Description of the task —
Lines with the string "sounding" must each be copied from the listing.

Records for the task —
---

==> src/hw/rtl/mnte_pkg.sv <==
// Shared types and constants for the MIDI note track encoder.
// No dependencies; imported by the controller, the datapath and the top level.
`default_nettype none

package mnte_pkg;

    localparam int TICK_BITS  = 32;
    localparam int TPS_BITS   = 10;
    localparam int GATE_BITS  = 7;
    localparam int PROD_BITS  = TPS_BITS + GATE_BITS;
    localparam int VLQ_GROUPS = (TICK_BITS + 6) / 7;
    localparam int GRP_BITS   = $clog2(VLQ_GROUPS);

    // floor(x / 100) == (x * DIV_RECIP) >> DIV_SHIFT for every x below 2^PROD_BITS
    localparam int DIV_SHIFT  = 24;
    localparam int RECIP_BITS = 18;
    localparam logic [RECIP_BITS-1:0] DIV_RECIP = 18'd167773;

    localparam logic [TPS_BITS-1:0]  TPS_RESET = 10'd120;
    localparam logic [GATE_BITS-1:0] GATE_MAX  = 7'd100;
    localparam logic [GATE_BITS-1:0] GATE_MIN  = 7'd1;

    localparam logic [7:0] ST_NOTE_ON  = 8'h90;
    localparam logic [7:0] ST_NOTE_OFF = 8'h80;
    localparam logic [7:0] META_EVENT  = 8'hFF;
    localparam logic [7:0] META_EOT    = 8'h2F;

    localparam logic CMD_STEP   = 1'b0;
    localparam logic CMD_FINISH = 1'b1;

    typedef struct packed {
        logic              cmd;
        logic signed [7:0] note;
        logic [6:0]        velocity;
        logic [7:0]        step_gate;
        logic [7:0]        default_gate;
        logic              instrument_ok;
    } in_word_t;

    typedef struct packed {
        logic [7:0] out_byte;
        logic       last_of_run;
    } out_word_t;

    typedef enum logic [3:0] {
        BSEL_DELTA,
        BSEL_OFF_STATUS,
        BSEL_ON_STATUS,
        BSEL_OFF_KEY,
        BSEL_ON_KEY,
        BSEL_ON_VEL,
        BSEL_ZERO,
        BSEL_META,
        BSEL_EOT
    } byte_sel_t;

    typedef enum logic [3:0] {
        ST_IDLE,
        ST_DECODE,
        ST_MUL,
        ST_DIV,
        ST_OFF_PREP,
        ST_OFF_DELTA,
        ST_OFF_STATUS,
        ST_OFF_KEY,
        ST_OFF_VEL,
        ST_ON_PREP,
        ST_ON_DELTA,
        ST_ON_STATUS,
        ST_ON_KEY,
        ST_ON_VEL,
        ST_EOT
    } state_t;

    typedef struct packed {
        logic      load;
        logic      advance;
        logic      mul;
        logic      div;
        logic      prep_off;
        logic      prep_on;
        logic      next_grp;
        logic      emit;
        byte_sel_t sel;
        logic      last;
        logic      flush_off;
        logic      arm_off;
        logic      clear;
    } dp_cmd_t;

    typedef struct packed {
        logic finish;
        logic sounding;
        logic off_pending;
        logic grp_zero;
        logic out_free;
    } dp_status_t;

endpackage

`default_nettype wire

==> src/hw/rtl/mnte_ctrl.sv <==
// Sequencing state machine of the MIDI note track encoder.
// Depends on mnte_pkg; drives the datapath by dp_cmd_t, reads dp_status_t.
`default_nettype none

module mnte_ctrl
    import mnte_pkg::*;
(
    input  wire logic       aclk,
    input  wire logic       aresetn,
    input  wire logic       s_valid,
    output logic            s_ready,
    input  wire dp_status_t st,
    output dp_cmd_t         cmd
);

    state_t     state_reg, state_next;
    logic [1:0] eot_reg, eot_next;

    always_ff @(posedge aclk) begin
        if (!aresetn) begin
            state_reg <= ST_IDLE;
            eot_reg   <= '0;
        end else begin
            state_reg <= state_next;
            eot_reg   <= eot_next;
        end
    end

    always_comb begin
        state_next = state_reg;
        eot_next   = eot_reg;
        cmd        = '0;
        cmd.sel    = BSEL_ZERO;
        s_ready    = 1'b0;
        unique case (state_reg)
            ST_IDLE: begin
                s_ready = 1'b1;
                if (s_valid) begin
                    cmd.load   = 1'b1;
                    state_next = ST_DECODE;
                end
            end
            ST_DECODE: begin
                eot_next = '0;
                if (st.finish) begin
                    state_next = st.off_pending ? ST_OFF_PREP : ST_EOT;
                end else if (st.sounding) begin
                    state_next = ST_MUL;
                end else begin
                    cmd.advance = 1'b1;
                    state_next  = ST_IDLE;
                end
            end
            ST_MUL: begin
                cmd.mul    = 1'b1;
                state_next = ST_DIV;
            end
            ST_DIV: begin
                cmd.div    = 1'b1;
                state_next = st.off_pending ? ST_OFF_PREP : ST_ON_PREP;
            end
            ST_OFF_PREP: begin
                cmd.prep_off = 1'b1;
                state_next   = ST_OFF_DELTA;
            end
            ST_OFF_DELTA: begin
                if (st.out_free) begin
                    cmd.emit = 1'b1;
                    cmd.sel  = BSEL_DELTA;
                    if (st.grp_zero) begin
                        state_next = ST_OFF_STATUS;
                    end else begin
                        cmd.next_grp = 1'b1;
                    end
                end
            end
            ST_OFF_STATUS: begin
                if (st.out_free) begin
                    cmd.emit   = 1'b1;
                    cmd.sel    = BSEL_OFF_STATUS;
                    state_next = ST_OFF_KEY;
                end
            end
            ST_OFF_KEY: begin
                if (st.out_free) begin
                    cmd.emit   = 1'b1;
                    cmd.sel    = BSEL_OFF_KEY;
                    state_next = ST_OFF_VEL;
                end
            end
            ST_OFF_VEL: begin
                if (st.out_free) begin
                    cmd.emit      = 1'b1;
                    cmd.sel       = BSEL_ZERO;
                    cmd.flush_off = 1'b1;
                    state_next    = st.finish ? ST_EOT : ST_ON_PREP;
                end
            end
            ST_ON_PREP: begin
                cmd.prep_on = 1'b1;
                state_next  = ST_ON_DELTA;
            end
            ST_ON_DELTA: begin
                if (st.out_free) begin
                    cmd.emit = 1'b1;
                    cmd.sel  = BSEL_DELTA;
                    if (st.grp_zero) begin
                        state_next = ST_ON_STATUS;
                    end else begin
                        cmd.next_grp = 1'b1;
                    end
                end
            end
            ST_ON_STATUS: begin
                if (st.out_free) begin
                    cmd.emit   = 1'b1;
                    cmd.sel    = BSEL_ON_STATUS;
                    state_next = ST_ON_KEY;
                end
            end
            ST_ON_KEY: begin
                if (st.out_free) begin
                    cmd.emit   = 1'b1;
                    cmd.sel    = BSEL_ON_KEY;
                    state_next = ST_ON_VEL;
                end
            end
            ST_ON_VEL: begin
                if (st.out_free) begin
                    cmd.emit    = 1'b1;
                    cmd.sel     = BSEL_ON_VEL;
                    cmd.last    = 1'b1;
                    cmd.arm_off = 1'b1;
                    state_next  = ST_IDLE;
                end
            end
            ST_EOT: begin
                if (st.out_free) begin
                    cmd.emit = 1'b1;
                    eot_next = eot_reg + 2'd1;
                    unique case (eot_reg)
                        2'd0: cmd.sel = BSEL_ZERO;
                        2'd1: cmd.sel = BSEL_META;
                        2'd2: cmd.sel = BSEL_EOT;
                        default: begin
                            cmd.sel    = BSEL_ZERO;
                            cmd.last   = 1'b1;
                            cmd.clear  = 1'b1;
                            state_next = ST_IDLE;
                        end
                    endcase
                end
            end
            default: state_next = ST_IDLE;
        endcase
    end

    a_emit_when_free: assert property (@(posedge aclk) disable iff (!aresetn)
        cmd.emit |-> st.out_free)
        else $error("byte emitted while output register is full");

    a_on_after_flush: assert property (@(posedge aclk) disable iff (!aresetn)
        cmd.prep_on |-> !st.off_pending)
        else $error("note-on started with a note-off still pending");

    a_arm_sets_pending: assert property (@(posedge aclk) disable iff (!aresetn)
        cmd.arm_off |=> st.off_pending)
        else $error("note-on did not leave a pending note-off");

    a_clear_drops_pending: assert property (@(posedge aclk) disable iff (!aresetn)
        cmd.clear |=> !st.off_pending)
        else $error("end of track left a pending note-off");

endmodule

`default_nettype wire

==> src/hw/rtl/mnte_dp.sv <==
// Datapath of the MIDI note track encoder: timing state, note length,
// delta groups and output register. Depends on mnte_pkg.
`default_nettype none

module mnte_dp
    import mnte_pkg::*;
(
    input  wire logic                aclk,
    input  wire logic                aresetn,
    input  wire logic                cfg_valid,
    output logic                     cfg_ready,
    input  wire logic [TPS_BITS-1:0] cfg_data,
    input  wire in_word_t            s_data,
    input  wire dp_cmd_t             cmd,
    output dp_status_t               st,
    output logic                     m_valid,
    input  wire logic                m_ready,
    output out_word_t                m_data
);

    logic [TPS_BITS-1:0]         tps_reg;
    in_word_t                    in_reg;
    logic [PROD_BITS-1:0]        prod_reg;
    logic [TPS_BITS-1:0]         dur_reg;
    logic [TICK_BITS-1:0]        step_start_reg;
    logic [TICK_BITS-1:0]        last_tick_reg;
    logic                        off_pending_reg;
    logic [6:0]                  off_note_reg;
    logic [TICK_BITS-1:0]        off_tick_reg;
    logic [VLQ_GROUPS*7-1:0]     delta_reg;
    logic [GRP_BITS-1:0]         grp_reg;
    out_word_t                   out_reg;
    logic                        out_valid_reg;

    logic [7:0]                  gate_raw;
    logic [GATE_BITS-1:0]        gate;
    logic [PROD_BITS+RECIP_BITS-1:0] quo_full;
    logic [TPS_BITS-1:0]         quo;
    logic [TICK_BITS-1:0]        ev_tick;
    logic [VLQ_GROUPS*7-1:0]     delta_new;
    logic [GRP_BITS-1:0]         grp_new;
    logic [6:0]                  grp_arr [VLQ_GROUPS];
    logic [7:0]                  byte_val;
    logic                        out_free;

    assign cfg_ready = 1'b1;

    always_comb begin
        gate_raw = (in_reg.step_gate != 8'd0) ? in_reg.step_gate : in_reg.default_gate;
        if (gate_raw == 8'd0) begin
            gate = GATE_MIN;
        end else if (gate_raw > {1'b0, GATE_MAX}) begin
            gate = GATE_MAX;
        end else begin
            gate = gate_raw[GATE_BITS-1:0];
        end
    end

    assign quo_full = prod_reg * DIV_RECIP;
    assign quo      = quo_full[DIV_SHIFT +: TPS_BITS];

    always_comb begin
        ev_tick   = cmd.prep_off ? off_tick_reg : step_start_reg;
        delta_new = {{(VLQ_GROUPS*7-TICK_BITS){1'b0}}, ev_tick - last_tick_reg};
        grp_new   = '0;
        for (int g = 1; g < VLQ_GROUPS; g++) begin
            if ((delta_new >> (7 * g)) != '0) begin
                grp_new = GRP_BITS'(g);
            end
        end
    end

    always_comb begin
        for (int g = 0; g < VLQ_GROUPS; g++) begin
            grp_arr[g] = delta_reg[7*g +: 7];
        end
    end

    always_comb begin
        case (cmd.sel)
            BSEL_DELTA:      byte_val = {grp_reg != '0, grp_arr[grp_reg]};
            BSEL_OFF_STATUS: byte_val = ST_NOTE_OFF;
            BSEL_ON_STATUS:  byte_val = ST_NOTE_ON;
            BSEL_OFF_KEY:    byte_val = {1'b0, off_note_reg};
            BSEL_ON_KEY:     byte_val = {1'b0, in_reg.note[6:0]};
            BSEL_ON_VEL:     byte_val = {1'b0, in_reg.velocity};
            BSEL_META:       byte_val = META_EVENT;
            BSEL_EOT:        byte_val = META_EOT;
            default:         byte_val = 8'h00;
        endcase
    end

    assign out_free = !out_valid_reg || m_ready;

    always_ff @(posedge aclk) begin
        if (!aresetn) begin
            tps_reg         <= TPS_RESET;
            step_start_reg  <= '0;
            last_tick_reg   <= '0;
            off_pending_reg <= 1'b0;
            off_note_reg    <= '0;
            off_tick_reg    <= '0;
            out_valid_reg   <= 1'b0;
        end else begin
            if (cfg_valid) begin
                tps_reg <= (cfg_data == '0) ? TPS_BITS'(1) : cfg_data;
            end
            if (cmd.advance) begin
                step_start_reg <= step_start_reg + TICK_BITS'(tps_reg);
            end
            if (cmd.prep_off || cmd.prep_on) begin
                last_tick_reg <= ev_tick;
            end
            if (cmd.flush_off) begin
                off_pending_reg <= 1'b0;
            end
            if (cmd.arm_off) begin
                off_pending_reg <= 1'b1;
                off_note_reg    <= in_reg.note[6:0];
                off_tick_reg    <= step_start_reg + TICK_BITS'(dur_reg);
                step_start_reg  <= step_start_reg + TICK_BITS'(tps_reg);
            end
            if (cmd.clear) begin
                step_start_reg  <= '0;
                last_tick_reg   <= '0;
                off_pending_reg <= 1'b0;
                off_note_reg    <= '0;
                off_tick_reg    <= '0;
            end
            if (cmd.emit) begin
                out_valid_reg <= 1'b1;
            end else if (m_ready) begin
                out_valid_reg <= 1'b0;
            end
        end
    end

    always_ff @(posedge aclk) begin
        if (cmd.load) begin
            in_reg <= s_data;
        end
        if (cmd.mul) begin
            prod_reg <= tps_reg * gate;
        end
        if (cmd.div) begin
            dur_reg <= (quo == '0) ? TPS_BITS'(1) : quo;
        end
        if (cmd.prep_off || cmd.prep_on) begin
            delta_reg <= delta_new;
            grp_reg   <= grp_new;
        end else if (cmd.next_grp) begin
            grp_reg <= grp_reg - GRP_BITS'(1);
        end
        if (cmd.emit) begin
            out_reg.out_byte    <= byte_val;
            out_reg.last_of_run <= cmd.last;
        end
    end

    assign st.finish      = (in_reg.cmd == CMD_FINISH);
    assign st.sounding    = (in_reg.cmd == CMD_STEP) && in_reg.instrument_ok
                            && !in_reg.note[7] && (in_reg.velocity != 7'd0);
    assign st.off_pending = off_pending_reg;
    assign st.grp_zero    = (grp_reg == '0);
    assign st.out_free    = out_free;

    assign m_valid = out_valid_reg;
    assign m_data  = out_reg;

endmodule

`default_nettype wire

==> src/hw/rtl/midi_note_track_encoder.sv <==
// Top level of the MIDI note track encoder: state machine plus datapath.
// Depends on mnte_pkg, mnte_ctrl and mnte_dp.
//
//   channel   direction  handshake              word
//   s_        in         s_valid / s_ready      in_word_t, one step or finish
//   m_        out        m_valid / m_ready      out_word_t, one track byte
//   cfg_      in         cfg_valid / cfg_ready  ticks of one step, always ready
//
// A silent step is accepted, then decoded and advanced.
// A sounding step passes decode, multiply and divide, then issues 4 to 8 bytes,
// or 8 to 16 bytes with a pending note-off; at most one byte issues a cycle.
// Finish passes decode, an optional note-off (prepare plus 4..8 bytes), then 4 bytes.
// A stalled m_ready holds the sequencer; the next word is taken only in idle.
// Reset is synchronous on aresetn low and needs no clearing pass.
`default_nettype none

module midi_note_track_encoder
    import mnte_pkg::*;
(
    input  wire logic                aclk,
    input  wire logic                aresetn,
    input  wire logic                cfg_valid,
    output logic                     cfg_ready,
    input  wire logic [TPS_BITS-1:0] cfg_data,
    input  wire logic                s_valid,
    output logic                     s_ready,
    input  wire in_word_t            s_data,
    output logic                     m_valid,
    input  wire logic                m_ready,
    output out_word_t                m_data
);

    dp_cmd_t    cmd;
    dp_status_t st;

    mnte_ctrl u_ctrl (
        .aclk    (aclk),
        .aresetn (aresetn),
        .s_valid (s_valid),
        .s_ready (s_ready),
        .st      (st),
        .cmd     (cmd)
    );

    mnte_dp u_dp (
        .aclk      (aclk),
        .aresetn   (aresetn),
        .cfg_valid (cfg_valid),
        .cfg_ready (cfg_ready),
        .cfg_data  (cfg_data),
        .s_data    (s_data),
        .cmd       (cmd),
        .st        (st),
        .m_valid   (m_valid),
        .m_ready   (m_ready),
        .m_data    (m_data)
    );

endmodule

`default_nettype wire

---

Response to this exercise —
        logic sounding;
                end else if (st.sounding) begin
    assign st.sounding    = (in_reg.cmd == CMD_STEP) && in_reg.instrument_ok
// A sounding step passes decode, multiply and divide, then issues 4 to 8 bytes,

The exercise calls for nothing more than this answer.